The more closely a Managed Service provider can get to these two goals, the more perfectly they can achieve a truly managed service and the more they can get away from “everything being an emergency” situation.

Why the hype with Managed Services?

Just like larger companies, small businesses need technology to operate efficiently and to compete effectively. But as reliance on IT grows, the resources needed to support this increasingly complex IT environment may not. In many small businesses, IT resources are limited and can be quickly overwhelmed.

If you fall behind in keeping up with things such as backups, patches and security, the odds greatly increase that you’ll face an IT outage or another problem down the road that will negatively impact your business. For instance, if your Email server, customer relationship management system, financial application or network goes down, you will likely face substantial productivity and revenue losses as a result.

Managed Services vs. The Break-Fix Mentality

Managed services are also a philosophical change in the way that a business deals with its technology. Instead of following the old-school tradition of break-fix (literally meaning wait until the server, desktops or other critical networking devices fail, then scramble to fix them), a business operating with a managed service focuses on the prevention of these issues before they disrupt employees, management and/or clients.

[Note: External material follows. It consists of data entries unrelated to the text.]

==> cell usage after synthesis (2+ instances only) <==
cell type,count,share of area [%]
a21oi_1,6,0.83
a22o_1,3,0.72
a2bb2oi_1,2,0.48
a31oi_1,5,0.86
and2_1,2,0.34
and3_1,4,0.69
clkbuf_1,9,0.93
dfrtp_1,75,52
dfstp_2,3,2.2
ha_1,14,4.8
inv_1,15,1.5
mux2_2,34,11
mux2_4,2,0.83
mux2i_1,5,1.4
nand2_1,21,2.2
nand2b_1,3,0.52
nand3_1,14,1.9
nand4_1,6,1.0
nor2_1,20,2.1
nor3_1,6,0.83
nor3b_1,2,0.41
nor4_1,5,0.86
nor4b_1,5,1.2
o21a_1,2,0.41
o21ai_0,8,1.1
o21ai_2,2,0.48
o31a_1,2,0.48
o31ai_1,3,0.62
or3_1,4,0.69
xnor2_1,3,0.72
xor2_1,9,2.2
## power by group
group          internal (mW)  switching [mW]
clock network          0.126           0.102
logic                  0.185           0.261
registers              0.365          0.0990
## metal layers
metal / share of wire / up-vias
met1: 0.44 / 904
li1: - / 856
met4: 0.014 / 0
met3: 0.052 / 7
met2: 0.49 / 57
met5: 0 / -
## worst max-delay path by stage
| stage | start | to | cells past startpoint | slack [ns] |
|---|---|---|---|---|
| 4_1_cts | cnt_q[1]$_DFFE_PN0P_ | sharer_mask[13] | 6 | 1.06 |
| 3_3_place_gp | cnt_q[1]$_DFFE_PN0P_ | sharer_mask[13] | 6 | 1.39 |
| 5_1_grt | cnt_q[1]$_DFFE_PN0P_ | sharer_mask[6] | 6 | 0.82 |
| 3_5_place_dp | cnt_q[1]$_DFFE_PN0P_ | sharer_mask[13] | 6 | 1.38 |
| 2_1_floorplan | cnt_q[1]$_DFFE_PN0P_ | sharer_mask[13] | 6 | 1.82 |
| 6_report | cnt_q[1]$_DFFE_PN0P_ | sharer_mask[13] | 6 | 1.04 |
$ cat src/rtl/spi_rate_pkg.sv
package spi_rate_pkg;
  localparam int PRE_W = 3;
  localparam int SEL_W = 3;
  localparam int REG_W = PRE_W + SEL_W + 2;
  localparam int CNT_W = PRE_W + (1 << SEL_W);

  typedef struct packed {
    logic [PRE_W-1:0] pre;
    logic [SEL_W-1:0] sel;
  } rate_cfg_t;

  // bus clocks between two toggle strobes (half the serial period)
  function automatic int unsigned half_cycles(input int unsigned pre, input int unsigned sel);
    return (pre + 1) << sel;
  endfunction

  // bus clocks per full serial clock period
  function automatic int unsigned full_divisor(input int unsigned pre, input int unsigned sel);
    return (pre + 1) << (sel + 1);
  endfunction
endpackage

$ cat src/rtl/spi_rate_reg.sv
module spi_rate_reg
  import spi_rate_pkg::*;
(
  input  logic             clk,
  input  logic             rst_n,
  input  logic             wr_en,
  input  logic [REG_W-1:0] wr_data,
  input  logic             master_mode,
  output logic [REG_W-1:0] rd_data,
  output rate_cfg_t        cfg,
  output logic             abort_q
);
  localparam int PRE_LO = SEL_W + 1;
  localparam int PRE_HI = SEL_W + PRE_W;

  rate_cfg_t cfg_q;
  rate_cfg_t cfg_wr;
  logic      fields_differ;
  logic      abort_evt;

  assign cfg_wr.pre    = wr_data[PRE_HI:PRE_LO];
  assign cfg_wr.sel    = wr_data[SEL_W-1:0];
  assign fields_differ = (cfg_wr != cfg_q);
  assign abort_evt     = wr_en && master_mode && fields_differ;

  always_ff @(posedge clk) begin
    if (!rst_n) begin
      cfg_q   <= '0;
      abort_q <= 1'b0;
    end else begin
      if (wr_en) cfg_q <= cfg_wr;
      abort_q <= abort_evt;
    end
  end

  assign cfg     = cfg_q;
  assign rd_data = {1'b0, cfg_q.pre, 1'b0, cfg_q.sel};

  // an abort is always preceded by a master-mode write
  p_abort_src_r7: assert property (@(posedge clk) disable iff (!rst_n)
    abort_q |-> $past(wr_en && master_mode));
  // slave-mode writes never abort
  p_slave_quiet_r8: assert property (@(posedge clk) disable iff (!rst_n)
    (wr_en && !master_mode) |=> !abort_q);
  // register content is stable without a write
  p_hold_r10: assert property (@(posedge clk) disable iff (!rst_n)
    !wr_en |=> $stable(rd_data));
endmodule

$ cat src/rtl/spi_rate_div.sv
module spi_rate_div
  import spi_rate_pkg::*;
(
  input  logic      clk,
  input  logic      rst_n,
  input  logic      run_en,
  input  logic      abort,
  input  rate_cfg_t cfg,
  output logic      tick
);
  logic [CNT_W-1:0] cnt;
  logic [CNT_W-1:0] limit;
  logic             at_limit;
  logic             hold_clr;

  assign limit    = CNT_W'(half_cycles(int'(cfg.pre), int'(cfg.sel))) - CNT_W'(1);
  assign at_limit = (cnt >= limit);
  assign hold_clr = !run_en || abort;

  always_ff @(posedge clk) begin
    if (!rst_n)         cnt <= '0;
    else if (hold_clr)  cnt <= '0;
    else if (at_limit)  cnt <= '0;
    else                cnt <= cnt + CNT_W'(1);
  end

  assign tick = run_en && !abort && at_limit;

  // each strobe restarts the half period
  p_wrap_r4: assert property (@(posedge clk) disable iff (!rst_n)
    tick |=> (cnt == '0));
  // a disabled divider is held cleared
  p_idle_clear_r6: assert property (@(posedge clk) disable iff (!rst_n)
    !run_en |=> (cnt == '0));
  // an abort clears the count
  p_abort_clear_r9: assert property (@(posedge clk) disable iff (!rst_n)
    abort |=> (cnt == '0));
  // the count never exceeds the largest half period
  p_no_overflow_r5: assert property (@(posedge clk) disable iff (!rst_n)
    cnt < CNT_W'(half_cycles(7, 7)));
endmodule

$ cat src/rtl/spi_rate_gen.sv
module spi_rate_gen
  import spi_rate_pkg::*;
(
  input  logic             clk,
  input  logic             rst_n,
  input  logic             wr_en,
  input  logic [REG_W-1:0] wr_data,
  output logic [REG_W-1:0] rd_data,
  input  logic             master_mode,
  input  logic             run_en,
  output logic             half_tick,
  output logic             xfer_abort
);
  rate_cfg_t cfg;
  logic      abort_w;

  spi_rate_reg u_reg (
    .clk(clk), .rst_n(rst_n), .wr_en(wr_en), .wr_data(wr_data),
    .master_mode(master_mode), .rd_data(rd_data), .cfg(cfg), .abort_q(abort_w)
  );

  spi_rate_div u_div (
    .clk(clk), .rst_n(rst_n), .run_en(run_en), .abort(abort_w),
    .cfg(cfg), .tick(half_tick)
  );

  assign xfer_abort = abort_w;

  // no strobe in the abort cycle
  p_abort_no_tick_r9: assert property (@(posedge clk) disable iff (!rst_n)
    xfer_abort |-> !half_tick);
endmodule

$ cat config.mk
export PLATFORM = sky130hd
export DESIGN_NAME = spi_rate_gen
export DESIGN_NICKNAME = d
export VERILOG_FILES = /design/src/rtl/spi_rate_pkg.sv /design/src/rtl/spi_rate_reg.sv /design/src/rtl/spi_rate_div.sv /design/src/rtl/spi_rate_gen.sv
export SDC_FILE = /design/constraint.sdc
export NUM_CORES = 1
export LEC_CHECK = 0
export BUFFER_PORTS_ARGS = -buffer_cell sky130_fd_sc_hd__buf_2
export CORE_UTILIZATION = 52
export DETAILED_ROUTE_END_ITERATION = 12
export PLACE_DENSITY_LB_ADDON = 0.3
export SLEW_MARGIN = 20
export SYNTH_ARGS = -nofsm -noshare
export SYNTH_HDL_FRONTEND = slang
export SYNTH_SLANG_ARGS = --single-unit
export TNS_END_PERCENT = 1
$ cat constraint.sdc
create_clock -name clk -period 3.45 [get_ports clk]
set_input_delay 0.1725 -clock clk [delete_from_list [all_inputs] [get_ports clk]]
set_output_delay 0.1725 -clock clk [all_outputs]
set_load 0.05 [all_outputs]
Word level (Yosys, flattened, before mapping)
Index checks and enable logic that the tools add are counted.
{"block": "totals", "word_cells": 19, "inputBits": 13, "out_inout_bits": 10, "ff_bits": 18}
{"block": "op_classes", "n_shift": 1, "magnitude_cmp": 1, "n_eq_ne": 1, "add_sub_neg": 3, "reduce_logical": 8, "n_bitwise": 1}
{"operator": "<< shifter 32 x 3 -> 11 bit", "count": 1}
{"operator": "adder 11 x 1 -> 11 bit, second input constant", "count": 1}
{"operator": ">= comparator 11 bit", "count": 1}
{"operator": "subtractor 11 x 1 -> 11 bit, second input constant", "count": 1}
{"operator": "!= test 6 bit", "count": 1}
{"operator": "adder 3 x 1 -> 4 bit, second input constant", "count": 1}
{"operator": "logical AND 1 bit", "count": 4}
{"operator": "OR reduction 3 bit", "count": 1}
{"operator": "zero test 1 bit", "count": 2}
{"operator": "logical OR 1 bit", "count": 1}
{"operator": "inverter 1 bit", "count": 1}

Longest topological paths before layout
Gate-level depths: netlist (run 1).
{"block": "logic_depth", "word_depth": 5, "ltp_mapped": 17, "depth_no_buf": 16}

Hierarchy
From an unflattened synthesis (run 1), not the netlist that was laid out.
{"block": "hier_totals", "cells_unflattened": 203, "area_unflattened_um2": 1674.1}
{"module": "spi_rate_div", "area_each_um2": 1295.0, "n_inst": 1, "seq_area_each_um2": 220.2, "cells_each": 164}
{"module": "spi_rate_reg", "area_each_um2": 379.1, "n_inst": 1, "seq_area_each_um2": 140.1, "cells_each": 39}

Worst setup path before layout (run 1)
OpenSTA, ideal clock, no wires.
{"block": "synth_timing", "kind": "flip-flop to output port", "from": "register u_reg.cfg_q (netlist bit u_reg.cfg[4])", "to": "output port half_tick", "n_path_buf": 0, "stages_incl_launch_ff": 16, "setup_slack_ps": -1346, "t_required_ps": 3277, "t_arrival_ps": 4623, "cell_sequence": "dfxtp_1 -> ha_1 -> nand2b_1 -> o21ai_0 -> nor2b_1 -> nand2_1 -> ha_1 -> nand2_1 -> o21ai_1 -> nand2_1 -> xnor2_1 -> ha_1 -> nand4_1 -> o21a_1 -> o21ai_0 -> nor4b_1"}
{"block": "synth_via", "elab_chain_len": 5}
{"element": "from (decl)", "line": "spi_rate_reg.sv:16", "rtl": "rate_cfg_t cfg_q;"}
{"element": "from (signal assigned)", "line": "spi_rate_reg.sv:31", "rtl": "if (wr_en) cfg_q <= cfg_wr;"}
{"element": "adder 3 x 1 -> 4 bit", "line": "spi_rate_pkg.sv:14", "rtl": "return (pre + 1) << sel;"}
{"element": "<< shifter 32 x 3 -> 11 bit", "line": "spi_rate_pkg.sv:14"}
{"element": "subtractor 11 x 1 -> 11 bit", "line": "spi_rate_div.sv:16", "rtl": "assign limit = CNT_W'(half_cycles(int'(cfg.pre), int'(cfg.sel))) - CNT_W'(1);"}
{"element": ">= comparator 11 bit", "line": "spi_rate_div.sv:17", "rtl": "assign at_limit = (cnt >= limit);"}
{"element": "logical AND 1 bit", "line": "spi_rate_div.sv:27", "rtl": "assign tick = run_en && !abort && at_limit;"}
{"element": "to (decl)", "line": "spi_rate_gen.sv:11", "rtl": "output logic half_tick,"}
Every way passes these cells.

Worst setup path after layout (run 1)
{"block": "layout_timing", "from": "register u_reg.cfg_q (netlist bit u_reg.cfg[3])", "to": "output port half_tick"}
Same word-level chain as after synthesis.
### src/rtl/pwb_pkg.sv
// Shared definitions for the posted write buffer.
// Assumes: nothing beyond standard SystemVerilog.
package pwb_pkg;

    // Value of the tag bit that marks an address entry.
    localparam logic ENTRY_IS_ADDR = 1'b1;

    // Phases of the master-side replay sequencer.
    typedef enum logic [1:0] {
        RP_IDLE = 2'd0,
        RP_ADDR = 2'd1,
        RP_DATA = 2'd2
    } rp_state_e;

endpackage

### src/rtl/pwb_fifo.sv
// Single-clock buffer of tagged write entries with a show-ahead head.
// Assumes: DEPTH is a power of two; pointers carry one extra wrap bit.
// A push while full and a pop while empty are ignored.
module pwb_fifo #(
    parameter int EW    = 42,
    parameter int DEPTH = 8
) (
    input  logic          clk,
    input  logic          rst_n,
    input  logic          push,
    input  logic [EW-1:0] wdata,
    input  logic          pop,
    output logic [EW-1:0] rdata,
    output logic          full,
    output logic          empty
);
    localparam int AW = $clog2(DEPTH);

    logic [EW-1:0] mem [DEPTH];
    logic [AW:0]   wr_ptr;
    logic [AW:0]   rd_ptr;
    logic          do_push;
    logic          do_pop;

    assign full    = (wr_ptr[AW] != rd_ptr[AW]) && (wr_ptr[AW-1:0] == rd_ptr[AW-1:0]);
    assign empty   = (wr_ptr == rd_ptr);
    assign do_push = push && !full;
    assign do_pop  = pop && !empty;
    assign rdata   = mem[rd_ptr[AW-1:0]];

    // Store an accepted entry at the write slot.
    always_ff @(posedge clk) begin
        if (do_push) begin
            mem[wr_ptr[AW-1:0]] <= wdata;
        end
    end

    // Advance the pointers on accepted pushes and pops.
    always_ff @(posedge clk) begin
        if (!rst_n) begin
            wr_ptr <= '0;
            rd_ptr <= '0;
        end else begin
            if (do_push) wr_ptr <= wr_ptr + 1'b1;
            if (do_pop)  rd_ptr <= rd_ptr + 1'b1;
        end
    end

    // a full buffer stays full unless an entry leaves.
    p_full_hold_r8: assert property (@(posedge clk) disable iff (!rst_n)
        (full && !pop) |=> full);

    // a push while full does not move the write pointer.
    p_no_overflow_r8: assert property (@(posedge clk) disable iff (!rst_n)
        (full && push) |=> (wr_ptr == $past(wr_ptr)));

    // nothing leaves an empty buffer.
    p_no_underflow_r9: assert property (@(posedge clk) disable iff (!rst_n)
        (empty && pop) |=> (rd_ptr == $past(rd_ptr)));

endmodule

Why Break-fix is no longer good enough for your business

A Break-fix maintenance service fixes problems as they crop up. This means that something needs to go wrong before you receive any service, resulting in an inevitable reduction in IT system performance while you wait for the problem to be fixed.

Today, no business can really afford the risk and uncertainty of relying on a “Break-fix maintenance service” because your business is too dependent on having a reliable IT system. Furthermore, having separate suppliers responsible for different parts of the system puts you in the difficult position of trying to decide who should be delivering the service you require. You simply do not have time for this.

Do Managed Services Cost More Than Traditional Break-Fix Services?

Actually no! Surprisingly most managed services cost less than traditional break-fix services, especially when including the true cost of downtime. Remote monitoring, remote maintenance and the prevention of major issues allow a managed services provider to be more efficient than a similar break-fix company who is constantly rolling a truck to visit customer sites. Therefore the managed service company can offer a “better” service without charging more.